Ukrainian journalist, club DJ, music radio show host, producer and fixer

Vladyslav Fisun (Владислав Фісун, Kharkiv, Ukraine, 7 June 1974), better known as Vlad Fisun (also Влад Фісун), is a Ukrainian journalist who worked as the editor-in-chief of the magazines Playboy Ukraine, Viva!, and Афіша (Afisha) and BBC assistant producer.

Also Vlad Fisun is well known as a club and radio DJ, music show host, producer, and DJ agent (founder of DJBuro agency).

==Biography and work==
Vlad Fisun began his media career in the 2000s with Afisha magazine, a prominent city guide, eventually becoming its editor-in-chief. In 2004, he launched Viva! Ukraine magazine, and in 2005, he took on the role of editor-in-chief at Playboy Ukraine. By 2010, Vlad transitioned to creative marketing, working as a music supervisor for the Pepsi Stars of Now! competition and later as the host and creative director of the Atlas Weekend festival.
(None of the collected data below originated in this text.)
interface bsbr_cfg_if;
    logic       valid;
    logic       ready;
    logic [1:0] data;

    modport source (output valid, output data, input ready);
    modport sink   (input valid, input data, output ready);
endinterface

`default_nettype wire

### src/design/bsbr_bank_decode.sv
// Bank decoder: maps port A select bits, the control RAM bit and the bank set to a bank.
// Depends on bsbr_pkg for the offset tables and bank_sel_t.
`default_nettype none

module bsbr_bank_decode
    import bsbr_pkg::*;
(
    input  wire logic [2:0] port_a_sel,
    input  wire logic       ram_enable,
    input  wire logic [2:0] set_sel,
    output bank_sel_t       sel
);

    logic [5:0] base;

    assign base = {3'b000, port_a_sel};

    // Pick the store and add the table offset for the overlay banks
    always_comb
    begin
        priority if (port_a_sel == 3'd0)
        begin
            sel.is_ram = 1'b1;
            sel.bank   = 6'd0;
        end
        else if (port_a_sel >= 3'd5)
        begin
            sel.is_ram = 1'b0;
            sel.bank   = base;
        end
        else if (ram_enable)
        begin
            sel.is_ram = 1'b1;
            sel.bank   = base + RAM_TAB[set_sel];
        end
        else
        begin
            sel.is_ram = 1'b0;
            sel.bank   = base + ROM_TAB[set_sel];
        end
    end

endmodule

`default_nettype wire

### src/design/bank_switch_board_registers.sv
// An input transfer's result goes into the output register, or the skid entry if that is held.
// Throughput: one bus access per cycle while the skid entry is free; register update,
// read mux and bank decode are one level of logic ahead of the result register.
// A two-entry output buffer (result register plus skid entry) keeps input ready
// while one result waits; input ready drops only when both entries are full.
// Reset (rst_n low, asynchronous) loads the VIA and control defaults, empties the buffer.
`default_nettype none

module bank_switch_board_registers
    import bsbr_pkg::*;
#(
    parameter int unsigned BANK_BYTES = 16384
)
(
    input  wire logic   clk,
    input  wire logic   rst_n,
    bsbr_in_if.sink     bus_in,
    bsbr_out_if.source  bus_out,
    bsbr_cfg_if.sink    cfg
);

    localparam int unsigned OFFSET_BITS = $clog2(BANK_BYTES);

    // Register file
    logic [7:0] port_b_reg,    port_b_next;
    logic [7:0] port_a_reg,    port_a_next;
    logic [7:0] port_a_mir_reg, port_a_mir_next;
    logic [7:0] ddr_b_reg,     ddr_b_next;
    logic [7:0] ddr_a_reg,     ddr_a_next;
    logic [7:0] plain_reg [PLAIN_COUNT];
    logic [7:0] control_reg,   control_next;
    logic [7:0] bank_set_reg,  bank_set_next;
    logic [1:0] version_reg,   version_next;

    // Output buffer
    logic       out_valid_reg,  out_valid_next;
    logic       skid_valid_reg, skid_valid_next;
    result_t    out_data_reg;
    result_t    skid_data_reg;

    logic       in_xfer;
    logic       out_xfer;
    logic       is_write;
    logic       plain_hit;
    logic [3:0] plain_idx;
    logic [13:0] offset;
    bank_sel_t  bank_sel;
    result_t    res;

    assign in_xfer   = bus_in.valid && bus_in.ready;
    assign out_xfer  = out_valid_reg && bus_out.ready;
    assign is_write  = (bus_in.mode == MODE_REG_WRITE);
    assign plain_hit = (bus_in.address >= OFS_PLAIN_FIRST) && (bus_in.address <= OFS_PLAIN_LAST);
    assign plain_idx = bus_in.address[3:0] - OFS_PLAIN_FIRST[3:0];
    assign cfg.ready = 1'b1;

    // Byte offset inside the bank
    generate
        if (OFFSET_BITS >= 14)
        begin : g_offset_full
            assign offset = bus_in.address;
        end
        else
        begin : g_offset_mask
            assign offset = {{(14 - OFFSET_BITS){1'b0}}, bus_in.address[OFFSET_BITS-1:0]};
        end
    endgenerate

    bsbr_bank_decode u_bank_decode (
        .port_a_sel (port_a_reg[2:0]),
        .ram_enable (control_reg[CTRL_RAM_BIT]),
        .set_sel    (bank_set_reg[2:0]),
        .sel        (bank_sel)
    );

    // Decode the access: register updates and the result item
    always_comb
    begin
        port_b_next     = port_b_reg;
        port_a_next     = port_a_reg;
        port_a_mir_next = port_a_mir_reg;
        ddr_b_next      = ddr_b_reg;
        ddr_a_next      = ddr_a_reg;
        control_next    = control_reg;
        bank_set_next   = bank_set_reg;
        version_next    = version_reg;
        res             = '0;
        res.accepted    = 1'b1;

        if (!bus_in.mode[1])
        begin
            priority if (bus_in.address == OFS_PORT_B)
            begin
                res.read_data = port_b_reg;
                port_b_next   = drive(bus_in.write_data, ddr_b_reg);
            end
            else if (bus_in.address == OFS_PORT_A || bus_in.address == OFS_PORT_A_MIRROR)
            begin
                res.read_data   = (bus_in.address == OFS_PORT_A) ? port_a_reg : port_a_mir_reg;
                port_a_next     = drive(bus_in.write_data, ddr_a_reg);
                port_a_mir_next = port_a_next;
            end
            else if (bus_in.address == OFS_DDR_B)
            begin
                res.read_data = ddr_b_reg;
                ddr_b_next    = bus_in.write_data;
            end
            else if (bus_in.address == OFS_DDR_A)
            begin
                res.read_data = ddr_a_reg;
                ddr_a_next    = bus_in.write_data;
            end
            else if (plain_hit)
            begin
                res.read_data = plain_reg[plain_idx];
            end
            else if (bus_in.address == OFS_CONTROL)
            begin
                res.read_data = control_reg;
                control_next  = bus_in.write_data;
            end
            else if (bus_in.address == OFS_BANK_SET)
            begin
                res.read_data = bank_set_reg;
                bank_set_next = bus_in.write_data;
            end
            else
            begin
                res.accepted = 1'b0;
            end

            // Register writes read back zero and only a write changes state
            if (is_write)
            begin
                res.read_data = '0;
            end
            else
            begin
                port_b_next     = port_b_reg;
                port_a_next     = port_a_reg;
                port_a_mir_next = port_a_mir_reg;
                ddr_b_next      = ddr_b_reg;
                ddr_a_next      = ddr_a_reg;
                control_next    = control_reg;
                bank_set_next   = bank_set_reg;
            end
        end
        else if (!bus_in.mode[0] || bank_sel.is_ram)
        begin
            // Bank access; writes to ROM are dropped
            res.mem_request    = 1'b1;
            res.mem_write      = bus_in.mode[0];
            res.mem_is_ram     = bank_sel.is_ram;
            res.mem_bank       = bank_sel.bank;
            res.mem_offset     = offset;
            res.mem_write_data = bus_in.mode[0] ? bus_in.write_data : 8'h00;
        end

        // Hold state unless a transfer happens
        if (!in_xfer)
        begin
            port_b_next     = port_b_reg;
            port_a_next     = port_a_reg;
            port_a_mir_next = port_a_mir_reg;
            ddr_b_next      = ddr_b_reg;
            ddr_a_next      = ddr_a_reg;
            control_next    = control_reg;
            bank_set_next   = bank_set_reg;
        end

        // Version write reloads the control register
        if (cfg.valid && cfg.ready)
        begin
            version_next = cfg.data;
            control_next = CONTROL_BASE | {6'b000000, cfg.data};
        end
    end

    // Advance the register file
    always_ff @(posedge clk or negedge rst_n)
    begin
        if (!rst_n)
        begin
            port_b_reg     <= '0;
            port_a_reg     <= PORT_A_RESET;
            port_a_mir_reg <= '0;
            ddr_b_reg      <= DDR_B_RESET;
            ddr_a_reg      <= DDR_A_RESET;
            control_reg    <= CONTROL_BASE | {6'b000000, VERSION_RESET};
            bank_set_reg   <= '0;
            version_reg    <= VERSION_RESET;
        end
        else
        begin
            port_b_reg     <= port_b_next;
            port_a_reg     <= port_a_next;
            port_a_mir_reg <= port_a_mir_next;
            ddr_b_reg      <= ddr_b_next;
            ddr_a_reg      <= ddr_a_next;
            control_reg    <= control_next;
            bank_set_reg   <= bank_set_next;
            version_reg    <= version_next;
        end
    end

    // Plain VIA bytes, written at the decoded entry
    always_ff @(posedge clk or negedge rst_n)
    begin
        if (!rst_n)
        begin
            for (int i = 0; i < PLAIN_COUNT; i++)
            begin
                plain_reg[i] <= '0;
            end
        end
        else if (in_xfer && is_write && plain_hit)
        begin
            plain_reg[plain_idx] <= bus_in.write_data;
        end
    end

    // Output buffer control: result register first, skid entry when it is occupied
    always_comb
    begin
        out_valid_next  = out_valid_reg;
        skid_valid_next = skid_valid_reg;
        if (out_xfer)
        begin
            out_valid_next  = skid_valid_reg;
            skid_valid_next = 1'b0;
        end
        if (in_xfer)
        begin
            if (!out_valid_reg || out_xfer)
            begin
                out_valid_next = 1'b1;
            end
            else
            begin
                skid_valid_next = 1'b1;
            end
        end
    end

    always_ff @(posedge clk or negedge rst_n)
    begin
        if (!rst_n)
        begin
            out_valid_reg  <= 1'b0;
            skid_valid_reg <= 1'b0;
        end
        else
        begin
            out_valid_reg  <= out_valid_next;
            skid_valid_reg <= skid_valid_next;
        end
    end

    // Move result payloads through the buffer
    always_ff @(posedge clk)
    begin
        if (out_xfer && skid_valid_reg)
        begin
            out_data_reg <= skid_data_reg;
        end
        else if (in_xfer && (!out_valid_reg || out_xfer))
        begin
            out_data_reg <= res;
        end
        if (in_xfer && out_valid_reg && !out_xfer)
        begin
            skid_data_reg <= res;
        end
    end

    assign bus_in.ready           = !skid_valid_reg;
    assign bus_out.valid          = out_valid_reg;
    assign bus_out.read_data      = out_data_reg.read_data;
    assign bus_out.accepted       = out_data_reg.accepted;
    assign bus_out.mem_request    = out_data_reg.mem_request;
    assign bus_out.mem_write      = out_data_reg.mem_write;
    assign bus_out.mem_is_ram     = out_data_reg.mem_is_ram;
    assign bus_out.mem_bank       = out_data_reg.mem_bank;
    assign bus_out.mem_offset     = out_data_reg.mem_offset;
    assign bus_out.mem_write_data = out_data_reg.mem_write_data;

`ifndef NO_ASSERTIONS
    a_skid_needs_out: assert property (@(posedge clk) disable iff (!rst_n)
        skid_valid_reg |-> out_valid_reg)
        else $error("skid entry occupied while result register is empty");

    a_write_to_ram: assert property (@(posedge clk) disable iff (!rst_n)
        (out_valid_reg && out_data_reg.mem_write) |->
            (out_data_reg.mem_is_ram && out_data_reg.mem_request))
        else $error("bank write issued to a store other than RAM");

    a_bank_range: assert property (@(posedge clk) disable iff (!rst_n)
        out_valid_reg |-> (out_data_reg.mem_bank <= BANK_MAX))
        else $error("bank number out of range");

    a_version_reload: assert property (@(posedge clk) disable iff (!rst_n)
        (cfg.valid && cfg.ready) |=>
            (control_reg == (CONTROL_BASE | {6'b000000, $past(cfg.data)})))
        else $error("control register not reloaded after version write");

    a_mirror_follows: assert property (@(posedge clk) disable iff (!rst_n)
        (in_xfer && is_write && bus_in.address == OFS_PORT_A) |=>
            (port_a_reg == port_a_mir_reg))
        else $error("port A mirror out of step after port A write");
`endif

endmodule

`default_nettype wire
### src/flat_wrapper.sv
// flat-port wrapper written by rule: the top's interface ports become plain ports
module bank_switch_board_registers_flat import bsbr_pkg::*;
#(
    parameter int unsigned BANK_BYTES = 16384
)
  (clk, rst_n, bus_in_valid, bus_in_mode, bus_in_address, bus_in_write_data, bus_in_ready, bus_out_valid, bus_out_read_data, bus_out_accepted, bus_out_mem_request, bus_out_mem_write, bus_out_mem_is_ram, bus_out_mem_bank, bus_out_mem_offset, bus_out_mem_write_data, bus_out_ready, cfg_valid, cfg_data, cfg_ready);
  bsbr_in_if bus_in_i ();
  bsbr_out_if bus_out_i ();
  bsbr_cfg_if cfg_i ();
  input  wire logic clk;
  input  wire logic rst_n;
  input wire logic [$bits(bus_in_i.valid)-1:0] bus_in_valid;
  input wire logic [$bits(bus_in_i.mode)-1:0] bus_in_mode;
  input wire logic [$bits(bus_in_i.address)-1:0] bus_in_address;
  input wire logic [$bits(bus_in_i.write_data)-1:0] bus_in_write_data;
  output wire logic [$bits(bus_in_i.ready)-1:0] bus_in_ready;
  output wire logic [$bits(bus_out_i.valid)-1:0] bus_out_valid;
  output wire logic [$bits(bus_out_i.read_data)-1:0] bus_out_read_data;
  output wire logic [$bits(bus_out_i.accepted)-1:0] bus_out_accepted;
  output wire logic [$bits(bus_out_i.mem_request)-1:0] bus_out_mem_request;
  output wire logic [$bits(bus_out_i.mem_write)-1:0] bus_out_mem_write;
  output wire logic [$bits(bus_out_i.mem_is_ram)-1:0] bus_out_mem_is_ram;
  output wire logic [$bits(bus_out_i.mem_bank)-1:0] bus_out_mem_bank;
  output wire logic [$bits(bus_out_i.mem_offset)-1:0] bus_out_mem_offset;
  output wire logic [$bits(bus_out_i.mem_write_data)-1:0] bus_out_mem_write_data;
  input wire logic [$bits(bus_out_i.ready)-1:0] bus_out_ready;
  input wire logic [$bits(cfg_i.valid)-1:0] cfg_valid;
  input wire logic [$bits(cfg_i.data)-1:0] cfg_data;
  output wire logic [$bits(cfg_i.ready)-1:0] cfg_ready;
  assign bus_in_i.valid = bus_in_valid;
  assign bus_in_i.mode = bus_in_mode;
  assign bus_in_i.address = bus_in_address;
  assign bus_in_i.write_data = bus_in_write_data;
  assign bus_in_ready = bus_in_i.ready;
  assign bus_out_valid = bus_out_i.valid;
  assign bus_out_read_data = bus_out_i.read_data;
  assign bus_out_accepted = bus_out_i.accepted;
  assign bus_out_mem_request = bus_out_i.mem_request;
  assign bus_out_mem_write = bus_out_i.mem_write;
  assign bus_out_mem_is_ram = bus_out_i.mem_is_ram;
  assign bus_out_mem_bank = bus_out_i.mem_bank;
  assign bus_out_mem_offset = bus_out_i.mem_offset;
  assign bus_out_mem_write_data = bus_out_i.mem_write_data;
  assign bus_out_i.ready = bus_out_ready;
  assign cfg_i.valid = cfg_valid;
  assign cfg_i.data = cfg_data;
  assign cfg_ready = cfg_i.ready;
  bank_switch_board_registers #(.BANK_BYTES(BANK_BYTES)) u_core (.clk(clk), .rst_n(rst_n), .bus_in(bus_in_i), .bus_out(bus_out_i), .cfg(cfg_i));
endmodule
In 2014, Vlad joined Aristocrats.fm, a digital broadcasting platform, as a host and producer. Between 2014 and 2022, he hosted several regular shows, including Big Fisun, Festive Life, and 33/45. He also produced special DJ streams and projects for brands such as Dell CIS, Borjomi, Silpo, and Eastpak.

Vlad Fisun has hosted the radio music shows "Big Fisun" (2016–2018), "Festive Life" and "33/45" on Radio Aristocrats (Радіо Аристократи, Kyiv, Ukraine). He is a regular jury member of the Aprize Music Awards.

In 2015 Vlad Fisun was the first Ukrainian to perform at the Sziget Festival in Budapest (2015). He has performed alongside many well-known artists, such as De Phazz's Karl Frierson at the 2015 Koktebel Jazz Festival held in Zatoka (Odessa Province, Ukraine).

In 2018, Vlad Fisun served as the creative director of Atlas Weekend, one of the most important music festivals in Ukraine.

In 2019, Vlad performed a DJ set in the Chernobyl exclusion zone, which UATV channel filmed. The resulting film, Chernobyl: Territory of Change (Чорнобиль. Територія змін), directed by Viktor Cherevko and others, was nominated for the special jury prize at the Asian Broadcasting Union Awards. That same year, he helped organize the Kurenevka Precompression event and DJed at the first Ukrainian Kurenevka Camp at the Burning Man festival in Nevada.

Vlad Fisun has also been active in contributing to the war effort during Russia's full-scale invasion of Ukraine. He volunteered with the Dobrovoz NGO (2022–2023), assisting with the transportation of medicine, and has participated in various fundraising initiatives to support Ukrainian defenders.

In 2024, Vlad Fisun co-founded the non-profit initiative EnterDJ, which leverages DJing as a form of art therapy and psychosocial rehabilitation. The organization's mission is to offer creative engagement and therapeutic workshops primarily for Ukrainian veterans and others experiencing trauma from the full-scale invasion. As a co-founder, Fisun has been instrumental in the development and content as well as strategic development and public presentation of the program, which works in collaboration with medical and cultural partners to restore participants' mental health and social skills.